WHAT IS REQUIRED> Every line with the word "final" in it should be extracted from the data that follows.

Stored data entries>

═══

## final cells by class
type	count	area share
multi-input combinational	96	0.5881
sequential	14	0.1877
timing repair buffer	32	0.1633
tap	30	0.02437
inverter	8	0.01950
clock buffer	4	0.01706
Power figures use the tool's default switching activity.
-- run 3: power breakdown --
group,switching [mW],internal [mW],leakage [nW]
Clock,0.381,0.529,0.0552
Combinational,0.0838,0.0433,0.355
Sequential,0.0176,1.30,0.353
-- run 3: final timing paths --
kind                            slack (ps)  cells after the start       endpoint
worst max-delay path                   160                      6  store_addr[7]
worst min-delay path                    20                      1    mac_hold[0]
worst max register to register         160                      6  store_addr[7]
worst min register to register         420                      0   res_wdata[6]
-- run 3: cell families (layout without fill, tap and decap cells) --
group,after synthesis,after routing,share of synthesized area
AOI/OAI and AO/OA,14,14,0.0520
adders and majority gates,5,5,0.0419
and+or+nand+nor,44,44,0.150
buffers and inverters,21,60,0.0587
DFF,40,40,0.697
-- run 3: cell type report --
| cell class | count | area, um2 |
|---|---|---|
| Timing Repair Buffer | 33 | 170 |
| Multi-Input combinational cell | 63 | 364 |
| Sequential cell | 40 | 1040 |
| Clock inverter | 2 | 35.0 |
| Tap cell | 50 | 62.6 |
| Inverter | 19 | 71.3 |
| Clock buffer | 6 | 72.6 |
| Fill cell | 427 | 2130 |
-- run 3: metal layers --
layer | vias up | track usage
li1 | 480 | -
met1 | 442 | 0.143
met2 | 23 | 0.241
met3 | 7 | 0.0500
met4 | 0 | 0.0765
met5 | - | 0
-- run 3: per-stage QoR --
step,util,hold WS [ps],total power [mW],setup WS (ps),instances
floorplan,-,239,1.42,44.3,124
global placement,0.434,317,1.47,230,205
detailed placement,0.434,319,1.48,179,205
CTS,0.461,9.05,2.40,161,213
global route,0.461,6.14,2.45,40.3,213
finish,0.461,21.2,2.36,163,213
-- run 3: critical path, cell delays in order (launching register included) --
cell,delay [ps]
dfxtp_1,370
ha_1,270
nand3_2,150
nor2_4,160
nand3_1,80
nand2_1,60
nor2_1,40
## src/hw/i2c_ctrl_params.svh

```systemverilog
`ifndef I2C_CTRL_PARAMS_SVH
`define I2C_CTRL_PARAMS_SVH

// host side memory words
`define MEM_W 32 // control and data word width

// wishbone side of the i2c master core
`define WB_ADR_W 3 // core register address
`define WB_DAT_W 8 // core register data, one byte

// fields carried in the control word
`define LEN_W 4 // byte count of a write
`define PRESCALE_W 16 // prescale split over two core registers

`endif

```

## src/hw/host_cmd_pkg.sv

```systemverilog
`include "i2c_ctrl_params.svh"

package host_cmd_pkg;

	localparam int SLAVE_ADR_W = 7; // 7 bit i2c addressing only

	// host control word, lsb is the start flag
	typedef struct packed {
		logic [`PRESCALE_W-1:0] prescale; // 31:16
		logic                   spare; // 15, unused
		logic [`LEN_W-1:0]      byte_count; // 14:11
		logic [SLAVE_ADR_W-1:0] slave_addr; // 10:4
		logic                   set_prescale; // 3
		logic                   write; // 2
		logic                   read; // 1, no longer served
		logic                   start; // 0
	} host_ctrl_t;

	typedef enum logic [1:0] {
		KIND_NONE,
		KIND_WRITE,
		KIND_PRESCALE
	} cmd_kind_t;

	// write wins over prescale, a bare read decodes to nothing
	function automatic cmd_kind_t decode_cmd(host_ctrl_t c);
		cmd_kind_t kind;
		kind = KIND_NONE;
		if (c.start && c.write)
			kind = KIND_WRITE;
		else if (c.start && c.set_prescale)
			kind = KIND_PRESCALE;
		return kind;
	endfunction

endpackage

```

## src/hw/i2c_core_pkg.sv

```systemverilog
`include "i2c_ctrl_params.svh"

package i2c_core_pkg;

	// register map of the i2c master core
	typedef enum logic [`WB_ADR_W-1:0] {
		REG_STATUS   = 3'd0, // read: busy, miss-ack
		REG_ADDR     = 3'd2, // slave address
		REG_CMD      = 3'd3, // command byte
		REG_FIFO     = 3'd4, // write fifo
		REG_PRESC_LO = 3'd6,
		REG_PRESC_HI = 3'd7
	} core_reg_t;

	// command register values
	typedef enum logic [`WB_DAT_W-1:0] {
		CMD_START       = 8'h04, // restart for a further byte
		CMD_START_WRITE = 8'h05, // start + write
		CMD_STOP        = 8'h10
	} core_cmd_t;

	// status register bits
	localparam int STATUS_BUSY_BIT     = 0;
	localparam int STATUS_MISS_ACK_BIT = 3; // only meaningful with busy low

endpackage

```

## src/hw/wb_access_if.sv

```systemverilog
`include "i2c_ctrl_params.svh"

// one register access handed from the sequencer to the bus master
interface wb_access_if;

	logic                 req; // one cycle request
	logic [`WB_ADR_W-1:0] adr;
	logic [`WB_DAT_W-1:0] wdat;
	logic                 we; // 1 write, 0 read
	logic                 done; // one cycle, access finished
	logic [`WB_DAT_W-1:0] rdat; // valid with done

	modport requester (output req, adr, wdat, we, input done, rdat);

	modport performer (input req, adr, wdat, we, output done, rdat);

	// status watchers only look at the completions
	modport observer (input done, rdat);

endinterface

```

## src/hw/wb_access_unit.sv

```systemverilog
`include "i2c_ctrl_params.svh"

module wb_access_unit (
	input  logic                 clk,
	input  logic                 nrst,
	wb_access_if.performer       acc,
	output logic [`WB_ADR_W-1:0] wbm_adr_o,
	output logic [`WB_DAT_W-1:0] wbm_dat_o,
	output logic                 wbm_we_o,
	output logic                 wbm_stb_o,
	output logic                 wbm_cyc_o,
	input  logic [`WB_DAT_W-1:0] wbm_dat_i,
	input  logic                 wbm_ack_i
);

	logic ack_seen; // access ends this cycle

	assign ack_seen = wbm_cyc_o && wbm_ack_i;

	always_ff @(posedge clk) begin
		if (!nrst) begin
			wbm_adr_o <= '0;
			wbm_dat_o <= '0;
			wbm_we_o  <= 1'b0;
			wbm_stb_o <= 1'b0;
			wbm_cyc_o <= 1'b0;
			acc.done  <= 1'b0;
		end else begin
			wbm_stb_o <= 1'b0; // strobe only in the first cycle
			acc.done  <= 1'b0;
			if (acc.req) begin
				wbm_adr_o <= acc.adr; // held until ack
				wbm_dat_o <= acc.wdat;
				wbm_we_o  <= acc.we;
				wbm_stb_o <= 1'b1;
				wbm_cyc_o <= 1'b1;
			end else if (ack_seen) begin
				wbm_cyc_o <= 1'b0;
				wbm_we_o  <= 1'b0;
				acc.done  <= 1'b1;
			end
		end
	end

	// read data for the requester, valid alongside done
	always_ff @(posedge clk) begin
		if (ack_seen)
			acc.rdat <= wbm_dat_i;
	end

	// sequencer must wait for done before the next request
	a_no_req_while_open: assert property (@(posedge clk) disable iff (!nrst)
		wbm_cyc_o |-> !acc.req);

	a_stb_in_cyc: assert property (@(posedge clk) disable iff (!nrst)
		wbm_stb_o |-> wbm_cyc_o);

endmodule

```

## src/hw/tx_byte_loader.sv

```systemverilog
`include "i2c_ctrl_params.svh"

module tx_byte_loader (
	input  logic                 clk,
	input  logic                 nrst,
	input  logic                 load_i, // capture a new data word
	input  logic [`MEM_W-1:0]    data_i,
	input  logic [`LEN_W-1:0]    count_i, // bytes to hand out
	input  logic                 pop_i, // current byte taken
	output logic [`WB_DAT_W-1:0] byte_o,
	output logic                 last_o // nothing left to pop
);

	logic [`MEM_W-1:0] word_q;
	logic [`LEN_W-1:0] popped_q; // bytes handed out so far

	// lsb first, each pop moves the next byte down
	always_ff @(posedge clk) begin
		if (load_i)
			word_q <= data_i;
		else if (pop_i)
			word_q <= {{`WB_DAT_W{1'b0}}, word_q[`MEM_W-1:`WB_DAT_W]};
	end

	always_ff @(posedge clk) begin
		if (!nrst) begin
			popped_q <= '0;
		end else if (load_i) begin
			popped_q <= '0; // new transfer
		end else if (pop_i) begin
			popped_q <= popped_q + 1'b1;
		end
	end

	assign byte_o = word_q[`WB_DAT_W-1:0];
	assign last_o = (popped_q == count_i); // sequencer needs no counter of its own

	// the sequencer stops popping once the count is reached
	a_no_pop_after_last: assert property (@(posedge clk) disable iff (!nrst)
		pop_i |-> !last_o);

endmodule

```

## src/hw/busy_monitor.sv

```systemverilog
`include "i2c_ctrl_params.svh"

module busy_monitor
	import i2c_core_pkg::*;
(
	input  logic              clk,
	input  logic              nrst,
	wb_access_if.observer     acc,
	input  logic              poll_i, // current access reads the status reg
	input  logic              arm_i, // new transfer starts
	input  logic [`LEN_W-1:0] count_i,
	output logic              busy_seen_o,
	output logic              byte_end_o,
	output logic              miss_ack_o,
	output logic              all_sent_o
);

	logic              busy_seen_q; // busy rose within this byte
	logic [`LEN_W-1:0] sent_q; // falling edges of busy so far
	logic              poll_done;
	logic              busy_now;

	assign poll_done = acc.done && poll_i;
	assign busy_now  = acc.rdat[STATUS_BUSY_BIT];

	// miss-ack is only trusted once the core is idle again
	assign miss_ack_o = poll_done && !busy_now && acc.rdat[STATUS_MISS_ACK_BIT];

	// busy back low after having been high
	assign byte_end_o = poll_done && busy_seen_q && !busy_now && !miss_ack_o;

	// counts the byte that is just finishing
	assign all_sent_o = byte_end_o && (sent_q + 1'b1 == count_i);

	assign busy_seen_o = busy_seen_q;

	always_ff @(posedge clk) begin
		if (!nrst) begin
			busy_seen_q <= 1'b0;
			sent_q      <= '0;
		end else if (arm_i) begin
			busy_seen_q <= 1'b0;
			sent_q      <= '0;
		end else if (byte_end_o) begin
			busy_seen_q <= 1'b0; // wait for next rise
			sent_q      <= sent_q + 1'b1;
		end else if (poll_done && busy_now) begin
			busy_seen_q <= 1'b1;
		end
	end

endmodule

```

## src/hw/i2c_write_sequencer.sv

```systemverilog
`include "i2c_ctrl_params.svh"

module i2c_write_sequencer
	import host_cmd_pkg::*;
	import i2c_core_pkg::*;
(
	input  logic                 clk,
	input  logic                 nrst,
	input  logic [`MEM_W-1:0]    memory_control_i,
	input  logic [`MEM_W-1:0]    memory_data_i,
	wb_access_if.requester       acc,
	output logic                 load_o, // loader
	output logic                 pop_o,
	output logic [`LEN_W-1:0]    count_o, // loader and monitor
	input  logic [`WB_DAT_W-1:0] byte_i,
	input  logic                 last_i,
	output logic                 poll_o, // monitor
	output logic                 arm_o,
	input  logic                 busy_seen_i,
	input  logic                 byte_end_i,
	input  logic                 miss_ack_i,
	input  logic                 all_sent_i,
	output logic                 busy_o,
	output logic                 done_o
);

	typedef enum logic [3:0] {
		S_IDLE, S_PRE_LO, S_PRE_HI, S_ADDR, S_FIFO,
		S_START, S_POLL, S_STOP, S_ABORT
	} state_t;

	state_t                state_q, state_d;
	host_ctrl_t            ctrl;
	cmd_kind_t             kind;
	logic                  issue; // launch an access next cycle
	logic [`WB_ADR_W-1:0]  adr_d;
	logic [`WB_DAT_W-1:0]  wdat_d;
	logic                  we_d;
	logic [`WB_DAT_W-1:0]  presc_hi_q; // second prescale write
	logic                  write_busy;

	assign ctrl = host_ctrl_t'(memory_control_i);
	assign kind = decode_cmd(ctrl); // sampled every idle cycle

	// the data word is captured by the loader at launch
	assign load_o = (state_q == S_IDLE) && (kind == KIND_WRITE);
	assign arm_o  = load_o;
	assign poll_o = (state_q == S_POLL);

	always_comb begin
		state_d = state_q;
		issue   = 1'b0;
		adr_d   = REG_STATUS;
		wdat_d  = '0;
		we_d    = 1'b0;
		pop_o   = 1'b0;
		case (state_q)
			S_IDLE: begin
				if (kind == KIND_WRITE) begin
					state_d = S_ADDR;
					issue   = 1'b1;
					adr_d   = REG_ADDR;
					wdat_d  = {1'b0, ctrl.slave_addr};
					we_d    = 1'b1;
				end else if (kind == KIND_PRESCALE) begin
					state_d = S_PRE_LO;
					issue   = 1'b1;
					adr_d   = REG_PRESC_LO;
					wdat_d  = ctrl.prescale[`WB_DAT_W-1:0];
					we_d    = 1'b1;
				end
			end
			S_PRE_LO: if (acc.done) begin
				state_d = S_PRE_HI;
				issue   = 1'b1;
				adr_d   = REG_PRESC_HI;
				wdat_d  = presc_hi_q;
				we_d    = 1'b1;
			end
			S_PRE_HI: if (acc.done)
				state_d = S_IDLE; // no done pulse for prescale
			S_ADDR, S_FIFO: if (acc.done) begin
				issue = 1'b1;
				we_d  = 1'b1;
				if (last_i) begin // fifo filled so the transfer can start
					state_d = S_START;
					adr_d   = REG_CMD;
					wdat_d  = CMD_START_WRITE;
				end else begin
					state_d = S_FIFO;
					adr_d   = REG_FIFO;
					wdat_d  = byte_i;
					pop_o   = 1'b1;
				end
			end
			S_START: if (acc.done) begin
				state_d = S_POLL;
				issue   = 1'b1; // first status read
			end
			S_POLL: if (acc.done) begin
				issue = 1'b1;
				if (miss_ack_i) begin
					state_d = S_ABORT;
					adr_d   = REG_CMD;
					wdat_d  = CMD_STOP;
					we_d    = 1'b1;
				end else if (byte_end_i) begin
					state_d = all_sent_i ? S_STOP : S_START;
					adr_d   = REG_CMD;
					wdat_d  = all_sent_i ? CMD_STOP : CMD_START;
					we_d    = 1'b1;
				end
				// otherwise poll status again
			end
			S_STOP, S_ABORT: if (acc.done)
				state_d = S_IDLE;
			default: state_d = S_IDLE;
		endcase
	end

	// busy covers every state of a write
	assign write_busy = state_d inside {S_ADDR, S_FIFO, S_START, S_POLL, S_STOP, S_ABORT};

	always_ff @(posedge clk) begin
		if (!nrst) begin
			state_q <= S_IDLE;
			acc.req <= 1'b0;
			busy_o  <= 1'b0;
			done_o  <= 1'b0;
		end else begin
			state_q <= state_d;
			acc.req <= issue;
			busy_o  <= write_busy;
			done_o  <= (state_q == S_STOP) && acc.done; // aborts end silently
		end
	end

	// access payload and the fields latched from the idle control word
	always_ff @(posedge clk) begin
		if (issue) begin
			acc.adr  <= adr_d;
			acc.wdat <= wdat_d;
			acc.we   <= we_d;
		end
		if (state_q == S_IDLE) begin
			count_o    <= ctrl.byte_count;
			presc_hi_q <= ctrl.prescale[`PRESCALE_W-1:`WB_DAT_W];
		end
	end

	a_idle_not_both: assert property (@(posedge clk) disable iff (!nrst)
		(state_q == S_IDLE) |-> !(done_o && busy_o));

	// every byte starts with busy not yet seen
	a_byte_starts_unseen: assert property (@(posedge clk) disable iff (!nrst)
		(state_q == S_START) |-> !busy_seen_i);

endmodule

```

## src/hw/i2c_main_controller.sv

```systemverilog
`include "i2c_ctrl_params.svh"

module i2c_main_controller (
	input  logic                 clk,
	input  logic                 nrst,
	input  logic [`MEM_W-1:0]    memory_control_i, // host command word
	input  logic [`MEM_W-1:0]    memory_data_i, // bytes to send, lsb first
	output logic                 done_o,
	output logic                 busy_o,
	output logic [`WB_ADR_W-1:0] wbm_adr_o,
	output logic [`WB_DAT_W-1:0] wbm_dat_o,
	output logic                 wbm_we_o,
	output logic                 wbm_stb_o,
	output logic                 wbm_cyc_o,
	input  logic [`WB_DAT_W-1:0] wbm_dat_i,
	input  logic                 wbm_ack_i
);

	logic                 load, pop, last;
	logic [`LEN_W-1:0]    count;
	logic [`WB_DAT_W-1:0] tx_byte;
	logic                 poll, arm;
	logic                 busy_seen, byte_end, miss_ack, all_sent;

	wb_access_if acc ();

	wb_access_unit u_wb (
		.clk       (clk),
		.nrst      (nrst),
		.acc       (acc.performer),
		.wbm_adr_o (wbm_adr_o),
		.wbm_dat_o (wbm_dat_o),
		.wbm_we_o  (wbm_we_o),
		.wbm_stb_o (wbm_stb_o),
		.wbm_cyc_o (wbm_cyc_o),
		.wbm_dat_i (wbm_dat_i),
		.wbm_ack_i (wbm_ack_i)
	);

	tx_byte_loader u_loader (
		.clk     (clk),
		.nrst    (nrst),
		.load_i  (load),
		.data_i  (memory_data_i),
		.count_i (count),
		.pop_i   (pop),
		.byte_o  (tx_byte),
		.last_o  (last)
	);

	busy_monitor u_monitor (
		.clk         (clk),
		.nrst        (nrst),
		.acc         (acc.observer),
		.poll_i      (poll),
		.arm_i       (arm),
		.count_i     (count),
		.busy_seen_o (busy_seen),
		.byte_end_o  (byte_end),
		.miss_ack_o  (miss_ack),
		.all_sent_o  (all_sent)
	);

	i2c_write_sequencer u_seq (
		.clk              (clk),
		.nrst             (nrst),
		.memory_control_i (memory_control_i),
		.memory_data_i    (memory_data_i),
		.acc              (acc.requester),
		.load_o           (load),
		.pop_o            (pop),
		.count_o          (count),
		.byte_i           (tx_byte),
		.last_i           (last),
		.poll_o           (poll),
		.arm_o            (arm),
		.busy_seen_i      (busy_seen),
		.byte_end_i       (byte_end),
		.miss_ack_i       (miss_ack),
		.all_sent_i       (all_sent),
		.busy_o           (busy_o),
		.done_o           (done_o)
	);

endmodule

```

═══

RESULT FOR THIS EXERCISE>
## final cells by class
-- run 3: final timing paths --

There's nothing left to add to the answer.